▶ [Recorded data]
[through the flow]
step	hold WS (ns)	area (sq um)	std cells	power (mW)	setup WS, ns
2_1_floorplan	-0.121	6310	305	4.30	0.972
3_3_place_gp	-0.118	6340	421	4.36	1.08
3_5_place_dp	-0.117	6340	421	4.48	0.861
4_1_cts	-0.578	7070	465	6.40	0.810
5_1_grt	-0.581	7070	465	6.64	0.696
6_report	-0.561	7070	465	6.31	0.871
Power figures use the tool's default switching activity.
File: config.mk
export PLATFORM = sky130hd
export DESIGN_NAME = csdv_config_store
export DESIGN_NICKNAME = d
export VERILOG_FILES = /design/src/logic/csdv_pkg.sv /design/src/logic/csdv_config_store.sv /design/src/logic/csdv_nv_seq.sv /design/src/logic/csdv_user_mem.sv
export SDC_FILE = /design/constraint.sdc
export NUM_CORES = 1
export LEC_CHECK = 0
export ABC_AREA = 1
export ABC_CLOCK_PERIOD_IN_PS = 4460
export BUFFER_PORTS_ARGS = -buffer_cell sky130_fd_sc_hd__buf_4
export CAP_MARGIN = 30
export CORE_AREA = 4 4 187 189
export CTS_CLUSTER_DIAMETER = 120
export DETAILED_ROUTE_END_ITERATION = 10
export DIE_AREA = 0 0 191 193
export GPL_ROUTABILITY_DRIVEN = 0
export MAX_ROUTING_LAYER = met4
export SLEW_MARGIN = 10
export SYNTH_ARGS = -nofsm -noshare
export SYNTH_HDL_FRONTEND = slang
export SYNTH_SLANG_ARGS = --single-unit
export TNS_END_PERCENT = 1
File: constraint.sdc
create_clock -name CLOCK -period 4.46 [get_ports CLOCK]
set_clock_uncertainty 0.1 [all_clocks]
set_input_delay 0.669 -clock CLOCK [delete_from_list [all_inputs] [get_ports CLOCK]]
set_output_delay 0.669 -clock CLOCK [all_outputs]
set_load 0.1 [all_outputs]
File: src/logic/csdv_pkg.sv
// Shared constants, types and helpers for the configuration store block.
// Assumes one clock domain and an object dictionary access port that presents
// index, subindex and data with one-cycle read and write strobes.
package csdv_pkg;

  // Object indices handled by this block.
  localparam logic [15:0] IDX_SAVE    = 16'h1010;
  localparam logic [15:0] IDX_DISCARD = 16'h1011;
  localparam logic [15:0] IDX_MARKER  = 16'h1020;
  localparam logic [15:0] IDX_USER    = 16'h2700;

  // Signatures that arm a store or a discard.
  localparam logic [31:0] SIG_SAVE    = 32'h65766173;
  localparam logic [31:0] SIG_DISCARD = 32'h64616F6C;

  // Subindices shared by the save and discard objects.
  localparam logic [7:0] SUB_COUNT = 8'h00;
  localparam logic [7:0] SUB_ALL   = 8'h01;
  localparam logic [7:0] SUB_COMM  = 8'h02;
  localparam logic [7:0] SUB_APP   = 8'h03;
  localparam logic [7:0] SUB_CUST  = 8'h04;
  localparam logic [7:0] SUB_DRIVE = 8'h05;
  localparam logic [7:0] SUB_TUNE  = 8'h06;

  // Subindices of the marker and user memory objects.
  localparam logic [7:0] SUB_DATE   = 8'h01;
  localparam logic [7:0] SUB_TIME   = 8'h02;
  localparam logic [7:0] SUB_UTRIG  = 8'h01;
  localparam logic [7:0] SUB_UFIRST = 8'h02;
  localparam logic [7:0] SUB_ULAST  = 8'h09;

  // Entry counts reported in subindex zero.
  localparam logic [31:0] SAVE_ENTRIES   = 32'h00000006;
  localparam logic [31:0] MARKER_ENTRIES = 32'h00000002;
  localparam logic [31:0] USER_ENTRIES   = 32'h00000009;

  // Category mask: bit 0 communication up to bit 4 tuning.
  localparam int            CAT_W            = 5;
  localparam logic [CAT_W-1:0] MASK_ALL_SAVE    = 5'h1F;
  localparam logic [CAT_W-1:0] MASK_ALL_DISCARD = 5'h0F;

  // Values shown by the save subindices, the user trigger and the cleared markers.
  localparam logic [31:0] SAVE_DONE_VAL = 32'h00000001;
  localparam logic [31:0] UTRIG_START   = 32'h00000001;
  localparam logic [31:0] MARKER_RESET  = 32'h00000000;

  // User memory geometry.
  localparam int USER_WORDS = 8;
  localparam int USER_W     = 16;
  localparam int USER_IDX_W = 3;

  // Operations handed to the nonvolatile controller.
  typedef enum logic [1:0] {
    CSDV_OP_SAVE,
    CSDV_OP_ERASE,
    CSDV_OP_USER
  } csdv_op_t;

  // True when a subindex lies within an inclusive range.
  function automatic logic sub_in(input logic [7:0] sub, input logic [7:0] lo,
                                  input logic [7:0] hi);
    return (sub >= lo) && (sub <= hi);
  endfunction

  // Category mask selected by a save or discard subindex.
  function automatic logic [CAT_W-1:0] cat_mask(input logic [7:0] sub,
                                                input logic [CAT_W-1:0] all_mask);
    logic [7:0] sh;
    sh = sub - SUB_COMM;
    if (sub == SUB_ALL) begin
      return all_mask;
    end else if (sub_in(sub, SUB_COMM, SUB_TUNE)) begin
      return CAT_W'(1) << sh[2:0];
    end else begin
      return '0;
    end
  endfunction

  // Word index of a user memory subindex.
  function automatic logic [USER_IDX_W-1:0] word_idx(input logic [7:0] sub);
    logic [7:0] d;
    d = sub - SUB_UFIRST;
    return d[USER_IDX_W-1:0];
  endfunction

endpackage

File: src/logic/csdv_config_store.sv
// Nonvolatile parameter store objects: save, discard, marker and user memory.
// Assumes object dictionary accesses arrive as one-cycle strobes and that a
// separate controller performs the actual nonvolatile store and erase.
//
// Overview of operation
// - Discard signature in a discard subindex erases that category's stored copy.
// - Subindices 01h..06h select all, communication, application, customer, drive, tuning.
// - Discard through subindex 01h erases everything except tuning.
// - Tuning storage is erased only through discard subindex 06h.
// - After the erase completes the device requests its own restart.
// - Marker date and time are writable and stored with a save of all.
// - Category saves and savable writes to other objects clear both markers; save-all does not.
// - Eight 16-bit user words sit in subindices 02..09 of user memory.
// - Writing one to user subindex 01 saves the words; reads zero when done.
// - Save signature stores the category; the subindex then reads one.
module csdv_config_store
  import csdv_pkg::*;
(
  // Clock and reset.
  input  wire logic                         CLOCK,
  input  wire logic                         SYS_RST,
  // Object dictionary access.
  input  wire logic                         OD_WR,
  input  wire logic                         OD_RD,
  input  wire logic [15:0]                  OD_INDEX,
  input  wire logic [7:0]                   OD_SUBIDX,
  input  wire logic [31:0]                  OD_WDATA,
  input  wire logic                         OD_WR_SAVABLE,
  output logic                              OD_ACK,
  output logic                              OD_ABORT,
  output logic [31:0]                       OD_RDATA,
  // Boot restore of stored values.
  input  wire logic                         LOAD_WE,
  input  wire logic [15:0]                  LOAD_INDEX,
  input  wire logic [7:0]                   LOAD_SUBIDX,
  input  wire logic [31:0]                  LOAD_DATA,
  // Nonvolatile controller.
  output logic                              NV_REQ,
  output csdv_op_t                          NV_OP,
  output logic [CAT_W-1:0]                  NV_CAT_MASK,
  input  wire logic                         NV_ACK,
  output logic [31:0]                       MARKER_DATE,
  output logic [31:0]                       MARKER_TIME,
  output logic [USER_WORDS*USER_W-1:0]      USER_DATA,
  // Status.
  output logic                              STORE_BUSY,
  output logic                              RESTART_REQ
);

  // Hit decoding of the addressed object.
  wire hit_save    = (OD_INDEX == IDX_SAVE);
  wire hit_discard = (OD_INDEX == IDX_DISCARD);
  wire hit_marker  = (OD_INDEX == IDX_MARKER);
  wire hit_user    = (OD_INDEX == IDX_USER);
  wire hit_any     = hit_save | hit_discard | hit_marker | hit_user;

  // Subindex classes.
  wire sub_zero  = (OD_SUBIDX == SUB_COUNT);
  wire sub_cat   = sub_in(OD_SUBIDX, SUB_ALL, SUB_TUNE);
  wire sub_mark  = (OD_SUBIDX == SUB_DATE) | (OD_SUBIDX == SUB_TIME);
  wire sub_utrig = (OD_SUBIDX == SUB_UTRIG);
  wire sub_uword = sub_in(OD_SUBIDX, SUB_UFIRST, SUB_ULAST);

  // Sequencer and halt state.
  logic             seq_busy;
  logic             seq_done;
  csdv_op_t         seq_op_q;
  logic [CAT_W-1:0] seq_mask_q;
  logic             halted_q;
  logic [7:0]       pend_sub_q;
  wire              blocked = seq_busy | halted_q;

  // Accepted writes; anything else to our objects is refused.
  wire wr_save_ok    = OD_WR & hit_save & sub_cat & ~blocked
                       & (OD_WDATA == SIG_SAVE);
  wire wr_discard_ok = OD_WR & hit_discard & sub_cat & ~blocked
                       & (OD_WDATA == SIG_DISCARD);
  wire wr_marker_ok  = OD_WR & hit_marker & sub_mark & ~halted_q;
  wire wr_utrig_ok   = OD_WR & hit_user & sub_utrig & ~blocked
                       & (OD_WDATA == UTRIG_START);
  wire wr_uword_ok   = OD_WR & hit_user & sub_uword & ~blocked;
  wire wr_ok         = wr_save_ok | wr_discard_ok | wr_marker_ok
                       | wr_utrig_ok | wr_uword_ok;

  // Marker clearing: category saves and foreign savable objects, not save-all.
  wire clr_by_save    = OD_WR & hit_save & sub_cat & (OD_SUBIDX != SUB_ALL);
  wire clr_by_foreign = OD_WR & OD_WR_SAVABLE & ~hit_any;
  wire marker_clr     = clr_by_save | clr_by_foreign;

  // Category masks for the two kinds of operation.
  wire [CAT_W-1:0] save_mask    = cat_mask(OD_SUBIDX, MASK_ALL_SAVE);
  wire [CAT_W-1:0] discard_mask = cat_mask(OD_SUBIDX,
                                           MASK_ALL_DISCARD);

  // Start request to the sequencer.
  wire              seq_start = wr_save_ok | wr_discard_ok | wr_utrig_ok;
  wire csdv_op_t    seq_op    = wr_discard_ok ? CSDV_OP_ERASE :
                                wr_utrig_ok   ? CSDV_OP_USER  : CSDV_OP_SAVE;
  wire [CAT_W-1:0]  seq_mask  = wr_discard_ok ? discard_mask :
                                wr_save_ok    ? save_mask    : '0;

  // Completion events.
  wire save_done  = seq_done & (seq_op_q == CSDV_OP_SAVE);
  wire erase_done = seq_done & (seq_op_q == CSDV_OP_ERASE);
  wire user_done  = seq_done & (seq_op_q == CSDV_OP_USER);

  csdv_nv_seq u_seq (
    .clk    (CLOCK),
    .rst    (SYS_RST),
    .start  (seq_start),
    .op     (seq_op),
    .mask   (seq_mask),
    .busy   (seq_busy),
    .done   (seq_done),
    .op_q   (seq_op_q),
    .mask_q (seq_mask_q),
    .nv_req (NV_REQ),
    .nv_ack (NV_ACK)
  );

  // Boot restore decoding.
  wire load_date  = LOAD_WE & (LOAD_INDEX == IDX_MARKER) & (LOAD_SUBIDX == SUB_DATE);
  wire load_time  = LOAD_WE & (LOAD_INDEX == IDX_MARKER) & (LOAD_SUBIDX == SUB_TIME);
  wire load_uword = LOAD_WE & (LOAD_INDEX == IDX_USER)
                    & sub_in(LOAD_SUBIDX, SUB_UFIRST, SUB_ULAST);

  // User memory write mux; the boot restore has priority.
  wire                  um_we    = wr_uword_ok | load_uword;
  wire [USER_IDX_W-1:0] um_widx  = load_uword ? word_idx(LOAD_SUBIDX) : word_idx(OD_SUBIDX);
  wire [USER_W-1:0]     um_wdata = load_uword ? LOAD_DATA[USER_W-1:0] : OD_WDATA[USER_W-1:0];
  logic [USER_W-1:0]    um_rdata;

  csdv_user_mem #(
    .WORDS (USER_WORDS),
    .WIDTH (USER_W)
  ) u_umem (
    .clk   (CLOCK),
    .rst   (SYS_RST),
    .we    (um_we),
    .widx  (um_widx),
    .wdata (um_wdata),
    .ridx  (word_idx(OD_SUBIDX)),
    .rdata (um_rdata),
    .flat  (USER_DATA)
  );

  // Marker registers.
  logic [31:0] date_q;
  logic [31:0] time_q;
  logic [31:0] date_d;
  logic [31:0] time_d;

  // Marker next values; a write or restore in the same cycle beats a clear.
  always_comb begin
    date_d = date_q;
    time_d = time_q;
    if (marker_clr) begin
      date_d = MARKER_RESET;
      time_d = MARKER_RESET;
    end
    if (wr_marker_ok & (OD_SUBIDX == SUB_DATE)) begin
      date_d = OD_WDATA;
    end
    if (wr_marker_ok & (OD_SUBIDX == SUB_TIME)) begin
      time_d = OD_WDATA;
    end
    if (load_date) begin
      date_d = LOAD_DATA;
    end
    if (load_time) begin
      time_d = LOAD_DATA;
    end
  end

  // Markers reset to zero until restored.
  always_ff @(posedge CLOCK) begin
    if (SYS_RST) begin
      date_q <= MARKER_RESET;
      time_q <= MARKER_RESET;
    end else begin
      date_q <= date_d;
      time_q <= time_d;
    end
  end

  // User trigger: one from start until the store finishes.
  logic utrig_q;
  always_ff @(posedge CLOCK) begin
    if (SYS_RST) begin
      utrig_q <= 1'b0;
    end else if (wr_utrig_ok) begin
      utrig_q <= 1'b1;
    end else if (user_done) begin
      utrig_q <= 1'b0;
    end
  end

  // Save subindex in flight, shown as the signature until done.
  always_ff @(posedge CLOCK) begin
    if (SYS_RST) begin
      pend_sub_q <= SUB_COUNT;
    end else if (wr_save_ok) begin
      pend_sub_q <= OD_SUBIDX;
    end else if (save_done) begin
      pend_sub_q <= SUB_COUNT;
    end
  end

  // Restart once the erase has completed; further writes are then refused.
  logic restart_q;
  always_ff @(posedge CLOCK) begin
    if (SYS_RST) begin
      restart_q <= 1'b0;
      halted_q  <= 1'b0;
    end else begin
      restart_q <= erase_done;
      if (erase_done) begin
        halted_q <= 1'b1;
      end
    end
  end

  // Read value selection.
  wire        save_pend_hit = (pend_sub_q == OD_SUBIDX) & (pend_sub_q != SUB_COUNT);
  wire [31:0] save_rd       = sub_zero      ? SAVE_ENTRIES :
                              save_pend_hit ? SIG_SAVE     : SAVE_DONE_VAL;
  wire [31:0] marker_rd     = sub_zero ? MARKER_ENTRIES :
                              (OD_SUBIDX == SUB_DATE) ? date_q : time_q;
  wire [31:0] user_rd       = sub_zero  ? USER_ENTRIES :
                              sub_utrig ? {31'h00000000, utrig_q} :
                              {16'h0000, um_rdata};
  wire [31:0] rd_val        = hit_save   ? save_rd   :
                              hit_marker ? marker_rd :
                              hit_user   ? user_rd   :
                              (hit_discard & sub_zero) ? SAVE_ENTRIES : 32'h00000000;

  // Read legality; discard entries other than the count are write-only.
  wire rd_ok = (hit_save & (sub_zero | sub_cat))
               | (hit_discard & sub_zero)
               | (hit_marker & (sub_zero | sub_mark))
               | (hit_user & (sub_zero | sub_utrig | sub_uword));

  // Answer one cycle after any access to one of our objects.
  always_ff @(posedge CLOCK) begin
    if (SYS_RST) begin
      OD_ACK   <= 1'b0;
      OD_ABORT <= 1'b0;
      OD_RDATA <= 32'h00000000;
    end else begin
      OD_ACK   <= (OD_WR | OD_RD) & hit_any;
      OD_ABORT <= (OD_WR & hit_any & ~wr_ok) | (OD_RD & hit_any & ~rd_ok);
      if (OD_RD & hit_any) begin
        OD_RDATA <= rd_ok ? rd_val : 32'h00000000;
      end
    end
  end

  // Outputs toward the controller and status.
  assign NV_OP       = seq_op_q;
  assign NV_CAT_MASK = seq_mask_q;
  assign MARKER_DATE = date_q;
  assign MARKER_TIME = time_q;
  assign STORE_BUSY  = seq_busy;
  assign RESTART_REQ = restart_q;

endmodule

File: src/logic/csdv_nv_seq.sv
// Handshake with the external nonvolatile controller, one operation at a time.
// Assumes the controller answers a held request with a one-cycle acknowledge
// on the same clock.
module csdv_nv_seq
  import csdv_pkg::*;
(
  // Clock and reset.
  input  wire logic             clk,
  input  wire logic             rst,
  // Start of an operation.
  input  wire logic             start,
  input  wire csdv_op_t         op,
  input  wire logic [CAT_W-1:0] mask,
  // Progress.
  output logic                  busy,
  output logic                  done,
  output csdv_op_t              op_q,
  output logic [CAT_W-1:0]      mask_q,
  // Controller side.
  output logic                  nv_req,
  input  wire logic             nv_ack
);

  typedef enum logic {CSDV_SEQ_IDLE, CSDV_SEQ_WAIT} csdv_seq_t;

  csdv_seq_t state_q;
  logic      done_q;

  // Latch the operation, hold the request until the acknowledge arrives.
  always_ff @(posedge clk) begin
    if (rst) begin
      state_q <= CSDV_SEQ_IDLE;
      op_q    <= CSDV_OP_SAVE;
      mask_q  <= '0;
      done_q  <= 1'b0;
    end else begin
      done_q <= 1'b0;
      unique case (state_q)
        CSDV_SEQ_IDLE: begin
          if (start) begin
            state_q <= CSDV_SEQ_WAIT;
            op_q    <= op;
            mask_q  <= mask;
          end
        end
        CSDV_SEQ_WAIT: begin
          if (nv_ack) begin
            state_q <= CSDV_SEQ_IDLE;
            done_q  <= 1'b1;
          end
        end
      endcase
    end
  end

  // Request is a level for the whole wait.
  assign busy   = (state_q == CSDV_SEQ_WAIT);
  assign nv_req = busy;
  assign done   = done_q;

endmodule

File: src/logic/csdv_user_mem.sv
// Array of user words with one write port and one combinational read port.
// Assumes the caller has already checked the index range.
module csdv_user_mem
  import csdv_pkg::*;
#(
  parameter int WORDS = USER_WORDS,
  parameter int WIDTH = USER_W
) (
  // Clock and reset.
  input  wire logic                  clk,
  input  wire logic                  rst,
  // Write port.
  input  wire logic                  we,
  input  wire logic [USER_IDX_W-1:0] widx,
  input  wire logic [WIDTH-1:0]      wdata,
  // Read port.
  input  wire logic [USER_IDX_W-1:0] ridx,
  output logic [WIDTH-1:0]           rdata,
  // All words side by side, word 0 in the low bits.
  output logic [WORDS*WIDTH-1:0]     flat
);

  logic [WIDTH-1:0] words_q [WORDS];

  // Words clear at reset until the boot restore fills them.
  always_ff @(posedge clk) begin
    if (rst) begin
      for (int i = 0; i < WORDS; i++) begin
        words_q[i] <= '0;
      end
    end else if (we) begin
      words_q[widx] <= wdata;
    end
  end

  // Read and flatten the array.
  assign rdata = words_q[ridx];
  for (genvar g = 0; g < WORDS; g++) begin : g_flat
    assign flat[g*WIDTH +: WIDTH] = words_q[g];
  end

endmodule

==> qor.csv <==
metric,value,unit
RSZ-0062 raised after global routing,false,
Post-DP HPWL,39060,um
Clock Sinks,246,
CP Class,input port to register,
placement row count,67,
post-synth top area cell,edfxtp_1,
placed cells,2520,
final hold violations,0,
mean post-synth cell area,7.398,um2
layout cells sized above 1,23.95,%
Synth cell types,42,
first-pass GRT wire length,77360,um
die area,36860,um2
H-tree depth,1,
Mapped Cells,1791,
final WL,52210,um
wire length per cell,20.31,um
Worst Hold Class,input port to register,
# setup viols final,0,
drt first pass iters,7,
Critical Path AT,3.17,ns
Final #Nets,2221,
Max Fclk,321.7,MHz
DIE WIDTH,191,um
total grt overflow,0,
Fin Setup TNS,0,ns
count of final max-slew check failures,0,
required time worst endpoint,4.53,ns
Slew @ Worst Pin,0.8898,ns
outcome,completed,
Peak VDD IR,0.2616,mV
"EDFF count, synth",128,
CTS resizes,0,
Final Critical Period,3.108,ns
final hold slack,0.3010,ns
hold_buf cts,0,
CP max FO,36,
MaxCap Viol Count,0,
port buffer count,354,
largest net degree at the start of global routing,79,
Synth area leaders,"edfxtp_1 29%, dfxtp_1 18%, nand2_1 15%",
Post-route DRC,0,
Iteration-0 DRC Markers,1482,
vias in the first global route,12980,
syn_nets,1911,
CTS Buf Count,27,
vias post-DR,13710,
# IOs,355,
Layout area overhead,29.07,%
startpoint types,input port,
clock-pin slew on the worst setup and hold paths,0.06,ns
CTS max path bufs,3,
Core Region,33280,um2
"Most Used Layer, Global Route",met2,
slew margin rel.,40.32,%
Initial Util,39.81,%
power density cells,346.1,nW/um2
LEAKAGE,7.784,nW
Synth Warn #,0,
Tcrit/Tclk final,69.69,%
Netlist Area Pre-Place,13250,um2
"Async S/R FF share, synth",0,%
vias per inst,5.334,
met1 Usage GRT,37.67,%
fin area,17100,um2
fin cells,2571,
Routed Antenna Nets,0,
met2 GRT Util,43.48,%
top_reg_cell synth,edfxtp_1,
Post-CTS Setup Inserts,0,
M3 GR Usage,3.457,%
post-synth top area share,29.01,%
clock insertion delay at the later pin of the skew report,0.54,ns
Crit. End Element,register,
die height,193,um
Post-DP Area,16230,um2
GRT Total Usage,27.84,%
Seq cells post-synth,246,
clk root buf,clkbuf_16,
CTS tree,yes,
register area share after synthesis,46.84,%
initial antenna violation count,2,
-- cell families (layout without fill, tap and decap cells) --
| family | count (synthesis) | after routing | share of synthesized area (%) |
|---|---|---|---|
| xor gates and xnor gates | 5 | 5 | 0.3305 |
| buffers and inverters | 229 | 559 | 7.442 |
| adders and majority gates | 1 | 1 | 0.09442 |
| DFF | 246 | 246 | 46.84 |
| and+or+nand+nor | 1127 | 1127 | 37.19 |
| AOI/OAI and AO/OA | 182 | 182 | 8.027 |
| muxes | 1 | 1 | 0.07555 |
| other | 0 | 2 | 0 |
-- Yosys cell counts (2+ instances only) --
cell and n:
nand2_4 2, buf_6 3, nand3_2 4, a22oi_1 9, nor3_1 110, nand3_1 94, a31oi_1 64, buf_1 5
a21o_1 4, xor2_1 5, nand3_4 3, nor3_2 22, inv_1 99, o21ai_0 41, edfxtp_1 128, nand4_2 2
dfxtp_1 118, nand2_2 7, inv_2 23, a22o_1 7, nor2_1 300, buf_2 38, nor3b_1 2, nand3b_1 3
buf_4 15, nor2_2 8, a21oi_1 54, nor2_4 3, nand4_1 35, nand2_1 527, clkbuf_1 45
-- cell usage in the layout (no fill, tap or decap), types with 8 or more instances in the layout --
master | synthesis | layout
o21ai_1 | 1 | 8
edfxtp_1 | 128 | 128
nand3_1 | 94 | 94
a31oi_1 | 64 | 64
clkbuf_16 | 0 | 27
nand4_1 | 35 | 35
nand2_2 | 7 | 9
nor2_1 | 300 | 297
inv_2 | 23 | 24
clkbuf_1 | 45 | 8
o21ai_0 | 41 | 34
buf_4 | 15 | 385
a21oi_1 | 54 | 54
a22oi_1 | 9 | 9
nand2_1 | 527 | 525
inv_1 | 99 | 98
dfxtp_1 | 118 | 118
nor3_1 | 110 | 110
nor3_2 | 22 | 22
nor2_2 | 8 | 11
-- where the power goes --
group	switching, mW	total (mW)	internal (mW)
Sequential	0.0642	2.51	2.45
Clock	0.913	2.23	1.32
Combinational	0.918	1.18	0.259
Total	1.90	5.92	4.02
-- worst max-delay path, cell delays in order --
cell	delay, ns
buf_4	0.11
nor2_1	0.15
nand4_2	0.19
nor3b_4	0.30
nand2_4	0.27
nand2_1	0.17
nand2_2	0.09
inv_2	0.09
nand4_2	0.40
nand2_1	0.71
-- final timing paths --
kind | cells after the start | start | slack, ns | end
max | 10 | LOAD_SUBIDX[5] | 1.35 | u_umem.words_q[6][8]
min | 3 | NV_ACK | 0.30 | u_seq.done
max reg2reg | 7 | u_seq.busy | 1.55 | u_umem.words_q[6][8]
min reg2reg | 2 | OD_RDATA[1] | 0.37 | OD_RDATA[1]
-- layer usage --
metal | share of wire (%) | vias up
li1 | - | 6540
met1 | 42 | 6384
met2 | 46 | 686
met3 | 7.9 | 104
met4 | 4.1 | 0
met5 | 0 | -
-- registers in the layout, indices dropped and copies added, names as in the netlist --
signal and count:
halted_q 1, OD_RDATA 32, utrig_q 1, MARKER_TIME 32, u_seq.done 1, OD_ABORT 1
pend_sub_q 8, MARKER_DATE 32, u_seq.op_q 2, u_umem.words_q 128, u_seq.busy 1, OD_ACK 1
RESTART_REQ 1, u_seq.mask_q 5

▶ [Assigned task] Print again the lines of the entries above that fall between the line holding "hit_marker ? marker_rd" and the line holding "(sub_zero | sub_mark))", inclusive, exactly as they stand.

▶ [Result below]
                              hit_marker ? marker_rd :
                              hit_user   ? user_rd   :
                              (hit_discard & sub_zero) ? SAVE_ENTRIES : 32'h00000000;

  // Read legality; discard entries other than the count are write-only.
  wire rd_ok = (hit_save & (sub_zero | sub_cat))
               | (hit_discard & sub_zero)
               | (hit_marker & (sub_zero | sub_mark))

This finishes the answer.